Fungal Disease – A Global Opportunity for Improved Health in Developing Countries
As the World Health Organization focuses on what universal health coverage means in 2019, we explore the global challenges and opportunities in the control of fungal infection.
Although we often think of fungal infection in a cosmetic context, only affecting aging populations and often in relation to fungal nail infection, fungal disease is a serious global public health concern.
Far from being merely cosmetic issue, fungal infection can be extremely serious and, particularly for those with compromised immune systems, life threatening. People living with HIV; cancer patients; people who are admitted to hospital; people who are critically ill after trauma or surgery; and premature babies are among those most at risk.
Fungal infections can affect anyone around the world but pose a serious threat to people with weakened immune systems, such as those who have cancer or HIV/AIDS, or who have suffered from poor diet, malnutrition or repeated illness. It is these at-risk people who often reside in economically-challenged settings, where diagnosis and treatment can be tough and fraught with complications is a global issue. Over 300 million people of all ages are estimated to suffer from a serious fungal infection.
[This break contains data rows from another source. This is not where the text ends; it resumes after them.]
==> config.mk <==
export PLATFORM = sky130hd
export DESIGN_NAME = midi_in
export DESIGN_NICKNAME = d
export VERILOG_FILES = /design/src/rtl/midi_pkg.sv /design/src/rtl/midi_uart_rx.sv /design/src/rtl/midi_in.sv
export SDC_FILE = /design/constraint.sdc
export NUM_CORES = 1
export LEC_CHECK = 0
export ABC_AREA = 1
export CORE_UTILIZATION = 45
export CTS_BUF_LIST = sky130_fd_sc_hd__clkbuf_16
export DETAILED_ROUTE_END_ITERATION = 8
export HOLD_SLACK_MARGIN = 0.03
export PLACE_DENSITY = 0.67
export SYNTH_ARGS = -nofsm -noshare
export SYNTH_HDL_FRONTEND = slang
export SYNTH_SLANG_ARGS = --single-unit
==> constraint.sdc <==
create_clock -name clk -period 3.1 [get_ports clk]
set_clock_uncertainty 0.2 [all_clocks]
set_input_delay 0.62 -clock clk [delete_from_list [all_inputs] [get_ports clk]]
set_output_delay 0.62 -clock clk [all_outputs]
set_load 0.005 [all_outputs]
==> src/rtl/midi_pkg.sv <==
// Shared constants and state types for the MIDI input block: status nibbles,
// pitch-bend centre, the all-notes-off controller and the FSM encodings.
package midi_pkg;

  localparam logic [3:0] ST_NOTE_OFF   = 4'h8;
  localparam logic [3:0] ST_NOTE_ON    = 4'h9;
  localparam logic [3:0] ST_CTRL       = 4'hB;
  localparam logic [3:0] ST_PROG       = 4'hC;
  localparam logic [3:0] ST_CHAN_PRESS = 4'hD;
  localparam logic [3:0] ST_BEND       = 4'hE;

  localparam logic [13:0] BEND_CENTRE      = 14'h2000;
  localparam logic [6:0]  CC_ALL_NOTES_OFF = 7'd123;

  typedef enum logic [1:0] {
    NO_STATUS,
    WAIT_D1,
    WAIT_D2
  } parser_state_t;

  typedef enum logic [2:0] {
    RX_IDLE,
    RX_START,
    RX_DATA,
    RX_STOP,
    RX_WAIT_HIGH
  } rx_state_t;

  // Program change and channel pressure carry a single data byte.
  function automatic logic is_one_data_msg(input logic [3:0] hi);
    return (hi == ST_PROG) || (hi == ST_CHAN_PRESS);
  endfunction

endpackage

==> src/rtl/midi_uart_rx.sv <==
// 8N1 serial receiver for the MIDI line: synchronises rx, validates the start
// bit at mid-bit, samples data LSB first and flags a low stop bit.
module midi_uart_rx
  import midi_pkg::*;
#(
  parameter int BIT_CLKS = 1024
) (
  input  logic       clk,
  input  logic       reset,
  input  logic       rx,
  output logic [7:0] data_byte,
  output logic       byte_valid,
  output logic       frame_err
);

  localparam int             CW        = $clog2(BIT_CLKS) + 1;
  localparam logic [CW-1:0]  FULL_LAST = CW'(BIT_CLKS - 1);
  localparam logic [CW-1:0]  HALF_LAST = CW'(BIT_CLKS / 2 - 1);

  logic          r_rx_s1;
  logic          r_rx_s2;
  logic          r_rx_prev;
  rx_state_t     r_state;
  logic [CW-1:0] r_cnt;
  logic [2:0]    r_bit;
  logic [7:0]    r_shift;
  logic [7:0]    r_byte;
  logic          r_valid;
  logic          r_ferr;

  always_ff @(posedge clk or posedge reset) begin
    if (reset) begin
      r_rx_s1   <= 1'b1;
      r_rx_s2   <= 1'b1;
      r_rx_prev <= 1'b1;
      r_state   <= RX_IDLE;
      r_cnt     <= '0;
      r_bit     <= '0;
      r_shift   <= '0;
      r_byte    <= '0;
      r_valid   <= 1'b0;
      r_ferr    <= 1'b0;
    end else begin
      r_rx_s1   <= rx;
      r_rx_s2   <= r_rx_s1;
      r_rx_prev <= r_rx_s2;
      r_valid   <= 1'b0;
      r_ferr    <= 1'b0;
      case (r_state)
        RX_IDLE: begin
          if (r_rx_prev && !r_rx_s2) begin
            r_state <= RX_START;
            r_cnt   <= '0;
          end
        end
        RX_START: begin
          // A glitch that is high again by mid-bit is not a start bit.
          if (r_cnt == HALF_LAST) begin
            r_cnt   <= '0;
            r_bit   <= '0;
            r_state <= r_rx_s2 ? RX_IDLE : RX_DATA;
          end else begin
            r_cnt <= r_cnt + 1'b1;
          end
        end
        RX_DATA: begin
          if (r_cnt == FULL_LAST) begin
            r_cnt   <= '0;
            r_shift <= {r_rx_s2, r_shift[7:1]};
            r_bit   <= r_bit + 1'b1;
            if (r_bit == 3'd7) begin
              r_state <= RX_STOP;
            end
          end else begin
            r_cnt <= r_cnt + 1'b1;
          end
        end
        RX_STOP: begin
          if (r_cnt == FULL_LAST) begin
            r_cnt <= '0;
            if (r_rx_s2) begin
              r_byte  <= r_shift;
              r_valid <= 1'b1;
              r_state <= RX_IDLE;
            end else begin
              r_ferr  <= 1'b1;
              r_state <= RX_WAIT_HIGH;
            end
          end else begin
            r_cnt <= r_cnt + 1'b1;
          end
        end
        RX_WAIT_HIGH: begin
          if (r_rx_s2) begin
            r_state <= RX_IDLE;
          end
        end
        default: r_state <= RX_IDLE;
      endcase
    end
  end

  assign data_byte  = r_byte;
  assign byte_valid = r_valid;
  assign frame_err  = r_ferr;

endmodule

==> src/rtl/midi_in.sv <==
// MIDI input: serial receiver plus a running-status message parser that
// tracks the current note, its velocity and the pitch wheel on one channel.
module midi_in
  import midi_pkg::*;
#(
  parameter logic [3:0] CHANNEL  = 4'd0,
  parameter int         BIT_CLKS = 1024
) (
  input  logic        clk,
  input  logic        reset,
  input  logic        rx,
  output logic [6:0]  note,
  output logic [13:0] bend,
  output logic [6:0]  velocity,
  output logic        gate,
  output logic        frame_err
);

  logic [7:0] w_byte;
  logic       w_byte_valid;
  logic       w_frame_err;

  midi_uart_rx #(
    .BIT_CLKS(BIT_CLKS)
  ) u_rx (
    .clk       (clk),
    .reset     (reset),
    .rx        (rx),
    .data_byte (w_byte),
    .byte_valid(w_byte_valid),
    .frame_err (w_frame_err)
  );

  parser_state_t r_pstate;
  logic [7:0]    r_status;
  logic [6:0]    r_d1;
  logic [6:0]    r_note;
  logic [6:0]    r_vel;
  logic [13:0]   r_bend;
  logic          r_gate;

  logic          w_realtime;
  logic          w_system;
  logic          w_complete;
  logic [6:0]    w_d1;
  logic [6:0]    w_d2;
  logic [6:0]    w_note_nxt;
  logic [6:0]    w_vel_nxt;
  logic [13:0]   w_bend_nxt;

  assign w_realtime = (w_byte[7:3] == 5'b11111);
  assign w_system   = (w_byte[7:3] == 5'b11110);
  assign w_d1       = (r_pstate == WAIT_D1) ? w_byte[6:0] : r_d1;
  assign w_d2       = w_byte[6:0];
  assign w_complete = w_byte_valid && !w_byte[7] &&
                      (((r_pstate == WAIT_D1) && is_one_data_msg(r_status[7:4])) ||
                       (r_pstate == WAIT_D2));

  always_comb begin
    w_note_nxt = r_note;
    w_vel_nxt  = r_vel;
    w_bend_nxt = r_bend;
    if (w_complete && (r_status[3:0] == CHANNEL)) begin
      case (r_status[7:4])
        ST_NOTE_ON: begin
          if (w_d2 != 7'd0) begin
            if (w_d1 != 7'd0) begin
              w_note_nxt = w_d1;
              w_vel_nxt  = w_d2;
            end
          end else if (w_d1 == r_note) begin
            w_note_nxt = 7'd0;
            w_vel_nxt  = 7'd0;
          end
        end
        ST_NOTE_OFF: begin
          if (w_d1 == r_note) begin
            w_note_nxt = 7'd0;
            w_vel_nxt  = 7'd0;
          end
        end
        ST_BEND: w_bend_nxt = {w_d2, w_d1};
        ST_CTRL: begin
          if (w_d1 == CC_ALL_NOTES_OFF) begin
            w_note_nxt = 7'd0;
            w_vel_nxt  = 7'd0;
          end
        end
        default: ;
      endcase
    end
  end

  always_ff @(posedge clk or posedge reset) begin
    if (reset) begin
      r_pstate <= NO_STATUS;
      r_status <= '0;
      r_d1     <= '0;
      r_note   <= '0;
      r_vel    <= '0;
      r_bend   <= BEND_CENTRE;
      r_gate   <= 1'b0;
    end else begin
      r_note <= w_note_nxt;
      r_vel  <= w_vel_nxt;
      r_bend <= w_bend_nxt;
      r_gate <= (w_note_nxt != 7'd0);
      // Real-time bytes may appear anywhere and must not disturb a message.
      if (w_byte_valid && !w_realtime) begin
        if (w_system) begin
          r_status <= '0;
          r_pstate <= NO_STATUS;
        end else if (w_byte[7]) begin
          r_status <= w_byte;
          r_pstate <= WAIT_D1;
        end else begin
          case (r_pstate)
            WAIT_D1: begin
              r_d1 <= w_byte[6:0];
              if (!is_one_data_msg(r_status[7:4])) begin
                r_pstate <= WAIT_D2;
              end
            end
            WAIT_D2: r_pstate <= WAIT_D1;
            default: ;
          endcase
        end
      end
    end
  end

  assign note      = r_note;
  assign velocity  = r_vel;
  assign bend      = r_bend;
  assign gate      = r_gate;
  assign frame_err = w_frame_err;

endmodule
# After elaboration in Yosys (flattened, before gate mapping)
# Index checks and enable logic that the tools add are counted.
# Widths: inputs -> output; s select.
# word_totals
latchBits	0
romBits	0
regBits	84
output_inout_bits	30
memories	0
word_cells	121
input_bits	3
ramBits	0
# classes
mux	40
bitwise_logic	2
div_mod_pow	0
order_cmp	0
n_shift	0
n_mul	0
reduce_logical	32
n_addsub	2
n_eq_ne	28
# ops
op	n
$mux 7	10
$pmux 7 s3	2
$mux 11	3
$pmux 11 s3	1
$mux 3	9
$eq 4x4->1 const B	6
$reduce_bool 7->1	3
$mux 8	2
$pmux 3 s5	1
$ne 2x1->1 const B	6
$reduce_and 3->1	4
$add 11x1->11 const B	1
$eq 11x10->1 const B	1
$eq 11x9->1 const B	1
$eq 5x5->1 const B	2
$mux 2	4
$reduce_and 2->1	4
$eq 7x7->1	1
$eq 7x7->1 const B	1
$eq 3x2->1 const B	2
$eq 3x3->1 const B	2
$logic_and 1x1->1	6
$mux 1	6
$pmux 3 s2	1
19 further kinds	25

# Depth between registers and ports, before layout
# Gate-level depths: netlist (run 1).
# depth
ltp_word	8
depth_mapped	18

# Modules after synthesis
# From an unflattened synthesis (run 1), not the netlist that was laid out.
# hier_totals
hier_cells	543
area_unflattened_um2	4375.4
# by_module_without_submodules
module	seq_area_each_um2	cells_each	area_per_inst_um2	n_inst
midi_in	1152.4	332	2509.9	1
midi_uart_rx	954.7	211	1865.5	1

# Worst setup path before layout (run 1)
# Ideal clock, no wire load.
# synth_timing
path_type	register to register
from	register u_rx.r_cnt[0]
to	register u_rx.r_shift[7]
slack_ps	1056
path_stages_with_launch	14
setup_time_ps	129
period_less_slack_ps	2044
arrival_ps	1715
required_ps	2771
cell_sequence	dfrtp_1 -> ha_1 -> nand4_1 -> nor2_1 -> nand2_1 -> nor2_1 -> inv_1 -> nor2_2 -> nand2_1 -> nor2_2 -> nand2_1 -> buf_2 -> nand2_1 -> o21ai_0
# synth_via
elab_chain_cells	2
# synth_rtl
item	line_no	source
start: declaration	midi_uart_rx.sv:24	logic [CW-1:0] r_cnt;
start signal: assignment	midi_uart_rx.sv:63	r_cnt <= r_cnt + 1'b1;
start signal: assignment	midi_uart_rx.sv:75	r_cnt <= r_cnt + 1'b1;
start signal: assignment	midi_uart_rx.sv:90	r_cnt <= r_cnt + 1'b1;
$eq 11x10->1	midi_uart_rx.sv:67	if (r_cnt == FULL_LAST) begin
$reduce_and 2->1 (no line)	n/a	
end signal: assignment	midi_uart_rx.sv:69	r_shift <= {r_rx_s2, r_shift[7:1]};
end: declaration	midi_uart_rx.sv:26	logic [7:0] r_shift;
# No other way between the ends.
# A chain may end at the register's enable or synchronous reset.

# Final worst setup path (run 1)
# layout_timing
from	register u_rx.r_byte[7] (netlist: u_rx.data_byte[7])
to	register r_vel[4] (netlist: velocity[4])
# layout_via
elab_chain_cells	5
# layout_rtl
item	line_no	source
start: declaration	midi_uart_rx.sv:27	logic [7:0] r_byte;
start signal: assignment	midi_uart_rx.sv:82	r_byte <= r_shift;
$logic_not 1->1	midi_in.sv:55	assign w_complete = w_byte_valid && !w_byte[7] &&
$logic_and 1x1->1 (2 in series)	midi_in.sv:55	
$logic_and 1x1->1	midi_in.sv:63	if (w_complete && (r_status[3:0] == CHANNEL)) begin
$reduce_and 4->1 (no line)	n/a	
end signal: assignment	midi_in.sv:105	r_vel <= w_vel_nxt;
end: declaration	midi_in.sv:38	logic [6:0] r_vel;
# No other way between the ends.

==> flow_summary.ini, run 1 <==
[run_status]
outcome = complete, no violations

[clock_network]
cts_max_level = 3
post_cts_buffers = 0
hold_buffers = 0
cts_tree = built
cts_sinks = 84
cts.path.max_buffers = 2
numCtsBuffers = 9
clk_pin_slew_ns = 0.06
cts-root-buf = clkbuf_16
clk-insertion-delay-late_ns = 0.34
cts_resized = 0

[hold_path]
min_from = u_rx.r_rx_s1$_DFF_PP1_
hold_path_depth = 0
holdPathEnd = u_rx.r_rx_s2$_DFF_PP1_
hp-class = flip-flop to flip-flop

[placement]
port_buffers = 32
detailed_place_hpwl_mm = 6.65
gp_congestion = 0.930
placed_cells = 652

[sta]
setup-violations-final = 0
tightest_slew_ns = 0.485
fmax_ghz = 0.389
maxSlewHeadroom_pct = 67.6
timing.hold.ws_ns = 0.157
finalCritPeriodShare_pct = 82.9
finalHoldViolations = 0
drv_slew = 0
fin_crit_ns = 2.57
tns_ns = 0
rsz0062_at_grt = false

[power_and_ir_drop]
ir_drop_mv = 0.277
power.total_mw = 2.55
p_leak_nw = 2.26
switching_share_pct = 26.9
p_clk_share_pct = 41.4
power_density_nw_per_um2 = 528
intPower_mw = 1.86
p_comb_share_pct = 12.4
seq_power_share_pct = 46.3
p_sw_uw = 687

[routing]
via_per_inst = 5.27
routed_wl_mm = 9.46
first_pass_iters = 5
antenna_left = 0
drtIter0Drc = 277
routedWlPerCell_um = 14.2
dr_total_vias = 3521
drc_errors = 0

[setup_path]
critPathKind = flip-flop to flip-flop
r2r_setup_slack_ns = 0.53
r2r.worst_path.cells = 12
timing.rr.start = u_rx.data_byte[7]$_DFFE_PP0P_
crit_fanout = 15
timing.rr.end = velocity[4]$_DFFE_PP0P_
crit_required_ns = 3.10
end_kind = flip-flop
arrival_ns = 2.57
start_kind = flip-flop

[synthesis]
yosysWarningCount = 0
synth_cell_types = 38
ys_seq_area_share_pct = 51.7
synth_area_per_cell_sq_um = 7.90
synth_area_sq_um = 4080
ys_async_sr_fraction_pct = 100
synth_nets = 522
ys_ff_latch = 84
synth_cells = 516
synthFlopType = dfrtp_1
synth_edf_count = 0

[floorplan]
fp-row-count = 34
die_height_um = 97.2
die_w_um = 97.2
io_pins = 33
core_area_sq_um = 8760
start_util_pct = 46.5
dieArea_sq_um = 9440

[grt]
gr-total-overflow = 0
grt_pass1_vias = 3236
antenna_found_initial = 0
grt_max_degree = 85
grt.total_usage_pct = 21.4
grt_pass1_wl_mm = 16.1

[finish]
finalNonFillerCells = 668
antenna_cells = 0
regArea_sq_um = 2110
multi_input_area_sq_um = 1660
nFillCells = 800
drive_above_1_share_pct = 8.57
syn2layout_area_growth_pct = 18.3
fin_nets = 561

[flow_run]
cap_viol_max_count = 0
[synthesized netlist by cell type, types with 2 or more instances]
master / n / share of area (%)
dfstp_2: 4 / 2.6
nor3_1: 4 / 0.49
nand4_1: 6 / 0.92
nor3_2: 2 / 0.49
nand3b_1: 2 / 0.37
clkbuf_1: 4 / 0.37
a21oi_1: 10 / 1.2
nor2_2: 6 / 0.92
clkinv_1: 2 / 0.18
inv_1: 67 / 6.2
o21ai_1: 2 / 0.25
nor3b_1: 2 / 0.37
inv_2: 4 / 0.37
nand2_1: 150 / 14
dfrtp_1: 80 / 49
o22ai_1: 6 / 0.92
xor2_1: 2 / 0.43
ha_1: 3 / 0.92
nor2_1: 46 / 4.2
nand3_1: 32 / 3.9
o31ai_1: 2 / 0.37
nand2_2: 8 / 1.2
o21ai_0: 57 / 7.0
[routing by layer]
layer	routed length, um	share of wire [%]	global-route usage, %	vias up
met4	231	2.4	9.07	0
met1	4570	48	31.6	1643
li1	-	-	-	1730
met2	4080	43	30.2	125
met3	581	6.1	4.60	23
met5	0	0	0	-
[power by group through the flow]
stage	Sequential [mW]	Clock (mW)	Combinational, mW
floorplan	1.19	0	0.242
global placement	1.20	0	0.301
detailed placement	1.20	0	0.314
CTS	1.18	1.07	0.313
global route	1.18	1.13	0.364
finish	1.18	1.05	0.315
[stage by stage]
| stage | worst slack [ns] | util [%] | area, sq um |
|---|---|---|---|
| floorplan | 0.121 | - | 4080 |
| global placement | 0.653 | 51.7 | 4530 |
| detailed placement | 0.558 | 51.7 | 4530 |
| CTS | 0.558 | 55.0 | 4820 |
| global route | 0.269 | 55.0 | 4820 |
| finish | 0.529 | 55.0 | 4820 |
[sequential cells by signal, summed over array words and instances, names as in the netlist, 2 cells and up]
name / flops
u_rx.r_cnt: 11
velocity: 7
u_rx.r_shift: 8
bend: 14
u_rx.data_byte: 8
u_rx.r_bit: 3
note: 7
r_pstate: 2
u_rx.r_state: 3
r_d1: 7
r_status: 8
[how the worst max path moves through the flow]
stage	endpoint	cells past startpoint	slack, ns	startpoint
after floorplan	bend[0]$_DFFE_PP0P_	1	0.12	reset
after global placement	velocity[3]$_DFFE_PP0P_	12	0.65	u_rx.data_byte[7]$_DFFE_PP0P_
after detailed placement	velocity[4]$_DFFE_PP0P_	12	0.56	u_rx.data_byte[7]$_DFFE_PP0P_
after CTS	velocity[4]$_DFFE_PP0P_	12	0.56	u_rx.data_byte[7]$_DFFE_PP0P_
after global routing	velocity[0]$_DFFE_PP0P_	12	0.27	u_rx.data_byte[7]$_DFFE_PP0P_
final	velocity[4]$_DFFE_PP0P_	12	0.53	u_rx.data_byte[7]$_DFFE_PP0P_
[cells by family after synthesis]
group / after synthesis / share of synthesized area (%)
and+or+nand+nor: 261 / 27.3
AOI/OAI and AO/OA: 85 / 11.8
DFF: 84 / 51.7
buffers and inverters: 80 / 7.67
xor gates and xnor gates: 3 / 0.645
adders and majority gates: 3 / 0.921
[layout by cell type (no fill, tap or decap), types with 2 or more instances in the layout]
cell type,instances
nor3_1,4
o21ai_1,2
nand2_2,8
clkbuf_16,9
nand4_1,6
nand3_1,32
inv_1,68
nand2_1,150
dfrtp_1,80
buf_4,2
clkinv_1,2
ha_1,3
o31ai_1,2
clkinv_4,2
o21ai_0,57
clkinv_2,2
dfstp_2,4
inv_2,4
nor2_2,6
nand3b_1,2
nor2_1,46
a21oi_1,10
o22ai_1,6
nor3b_1,2
clkdlybuf4s50_1,32
nor3_2,2
xor2_1,2
[worst max-delay path, cell delays in order (launching register included)]
cell      delay, ns
dfrtp_1        0.39
inv_1          0.14
nand2_1        0.31
nor2_1         0.28
nand2_1        0.16
a21oi_1        0.17
nand3_1        0.09
nand2_1        0.14
nand2_2        0.10
inv_2          0.07
o211ai_2       0.18
nand2_1        0.12
o21ai_0        0.09
[final cells by class]
cell class | instances | share of cell area [%]
sequential | 84 | 43.7
multi-input combinational | 352 | 34.3
timing repair buffer | 35 | 7.37
inverter | 73 | 5.71
clock buffer | 9 | 4.67
tap | 108 | 2.80
clock inverter | 7 | 1.43
No activity file was read; power rests on OpenSTA's default activity.
==> run 2, diff against run 1 <==
--- a/config.mk
+++ b/config.mk
@@ -10,7 +10,6 @@
 export CTS_BUF_LIST = sky130_fd_sc_hd__clkbuf_16
 export DETAILED_ROUTE_END_ITERATION = 8
 export HOLD_SLACK_MARGIN = 0.03
-export PLACE_DENSITY = 0.67
 export SYNTH_ARGS = -nofsm -noshare
 export SYNTH_HDL_FRONTEND = slang
 export SYNTH_SLANG_ARGS = --single-unit
==> constraint.sdc (replaced) <==
create_clock -name clk -period 2.4 [get_ports clk]
set_clock_uncertainty 0.2 [all_clocks]
set_input_delay 0.48 -clock clk [delete_from_list [all_inputs] [get_ports clk]]
set_output_delay 0.48 -clock clk [all_outputs]
set_load 0.005 [all_outputs]
==> run 2 against run 1 <==
Clock-buffer cell count did not move. Highest routed layer unchanged. Clock power rose by 40%. Non-clock buffer count rose by 32. Largest cell class unchanged.
==> flow_summary.ini, run 2 (synthesized netlist as in run 1, its figures left out) <==
[run_status]
outcome = complete, no violations

[placement]
detailed_place_hpwl_mm = 7.01
gp_congestion = 0.936
port_buffers = 32
placed_cells = 669

[grt]
grt_pass1_wl_mm = 16.2
grt_pass1_vias = 3243
grt.total_usage_pct = 21.7
antenna_found_initial = 0
gr-total-overflow = 0
grt_max_degree = 35

[hold_path]
hold_path_depth = 0
holdPathEnd = u_rx.r_rx_s2$_DFF_PP1_
hp-class = flip-flop to flip-flop
min_from = u_rx.r_rx_s1$_DFF_PP1_

[floorplan]
start_util_pct = 46.5
fp-row-count = 34
die_w_um = 97.2
dieArea_sq_um = 9440
die_height_um = 97.2
core_area_sq_um = 8760
io_pins = 33

[finish]
nFillCells = 789
drive_above_1_share_pct = 19.2
regArea_sq_um = 2110
fin_nets = 595
final_common_cell = nand2_1
finalNonFillerCells = 702
largest_reg_flops = 14
utilization_pct = 60.3
syn2layout_area_growth_pct = 29.7
multi_input_area_sq_um = 1800
antenna_cells = 0
layout.cells.most_common_list = nand2_1, dfrtp_1, inv_1

[setup_path]
end_kind = flip-flop
path_cells = buf_6 > nand3_1 > nand2_4 > buf_4 > nor3_1 > nand3_2 > o2111ai_2 > buf_4 > o21ai_0
timing.rr.start = r_pstate[0]$_DFFE_PP0P_
crit_family = simple AND/OR/NAND/NOR gates
timing.rr.end = velocity[6]$_DFFE_PP0P_
critPathMaxStageDelay_ns = 0.45
crit_required_ns = 2.41
r2r_setup_slack_ns = 0.08
arrival_ns = 2.33
crit_top_cell = buf_4
critPathKind = flip-flop to flip-flop
slowest_stage = dfrtp_2
r2r.worst_path.cells = 9
start_kind = flip-flop
cp_num_buf_inv = 3
crit_fanout = 7
cp.depth = 9

[clock_network]
cts-root-buf = clkbuf_16
cts_sinks = 84
cts.path.max_buffers = 2
clk-insertion-delay-late_ns = 0.34
numCtsBuffers = 9
clk_pin_slew_ns = 0.06
cts_max_level = 3
hold_buffers = 0
cts_tree = built

[sta]
fin_crit_ns = 2.32
timing.hold.ws_ns = 0.157
fmax_ghz = 0.432
maxSlewHeadroom_pct = 75.6
finalHoldViolations = 0
tightest_slew_ns = 0.366
setup-violations-final = 0
rsz0062_at_grt = true
drv_slew = 0
finalCritPeriodShare_pct = 96.5

[routing]
antenna_left = 0
routedWlPerCell_um = 14.3
drtIter0Drc = 220
first_pass_iters = 5
dr_total_vias = 3597
drc_errors = 0
via_per_inst = 5.12
routed_wl_mm = 10.0

[power_and_ir_drop]
ir_drop_mv = 0.431
power_density_nw_per_um2 = 671
p_leak_nw = 2.46
power.total_mw = 3.55

[flow_run]
cap_viol_max_count = 0
run 2: cell type report:
cell class | instances | area share, %
clock inverter | 7 | 1.66
clock buffer | 9 | 4.26
timing repair inverter | 1 | 0.0947
inverter | 73 | 5.35
sequential | 84 | 39.9
tap | 108 | 2.56
timing repair buffer | 67 | 12.0
multi-input combinational | 353 | 34.1
run 2: stage by stage:
stage	setup WS (ns)	instance area (sq um)	setup TNS, ns
CTS	0.00556	4990	0
global placement	-0.0382	4670	-0.253
finish	0.0835	5290	0
global route	-0.0535	5290	-0.202
detailed placement	-0.0574	4670	-0.385
floorplan	0.356	4080	0
run 2: worst register-to-register path, stage by stage, from the launching register on:
cell and delay (ns):
dfrtp_2 0.45, buf_6 0.14, nand3_1 0.15, nand2_4 0.08
buf_4 0.14, nor3_1 0.29, nand3_2 0.22, o2111ai_2 0.24
buf_4 0.19, o21ai_0 0.09
run 2: power breakdown:
group	switching, mW	leakage [nW]	internal (mW)	total (mW)
Clock	0.565	0.159	0.902	1.47
Sequential	0.0454	1.15	1.47	1.52
Combinational	0.341	1.15	0.220	0.562
Total	0.952	2.46	2.60	3.55
run 2: worst max-delay path by stage:
stage	to	slack, ns	from
detailed placement	gate$_DFF_PP0_	-0.06	r_pstate[0]$_DFFE_PP0P_
finish	velocity[6]$_DFFE_PP0P_	0.08	r_pstate[0]$_DFFE_PP0P_
global route	gate$_DFF_PP0_	-0.05	r_pstate[0]$_DFFE_PP0P_
floorplan	u_rx.r_shift[7]$_DFFE_PP0P_	0.36	u_rx.r_cnt[0]$_DFFE_PP0P_
global placement	velocity[1]$_DFFE_PP0P_	-0.04	r_pstate[0]$_DFFE_PP0P_
CTS	velocity[6]$_DFFE_PP0P_	0.006	r_pstate[0]$_DFFE_PP0P_
run 2: routing by layer:
metal / wire [um] / vias to the layer above / share of wire, % / GRT usage (%)
li1: - / 1794 / - / -
met1: 5130 / 1663 / 51 / 32.9
met2: 4210 / 123 / 42 / 31.1
met3: 484 / 17 / 4.8 / 3.31
met4: 208 / 0 / 2.1 / 8.27
met5: 0 / - / 0 / 0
Every year over 1.66 million of these people are estimated to die.1 When compared to deaths from headline grabbing diseases such as malaria and tuberculosis, that are fatal to 0.6 million and 1.5 million respectively, it’s hard to understand why there isn’t more of a discussion surrounding fungal infection and its disproportionate burden on developing nations.1
But some fungal diseases can be extremely serious and, particularly for those with compromised immune systems, even life […]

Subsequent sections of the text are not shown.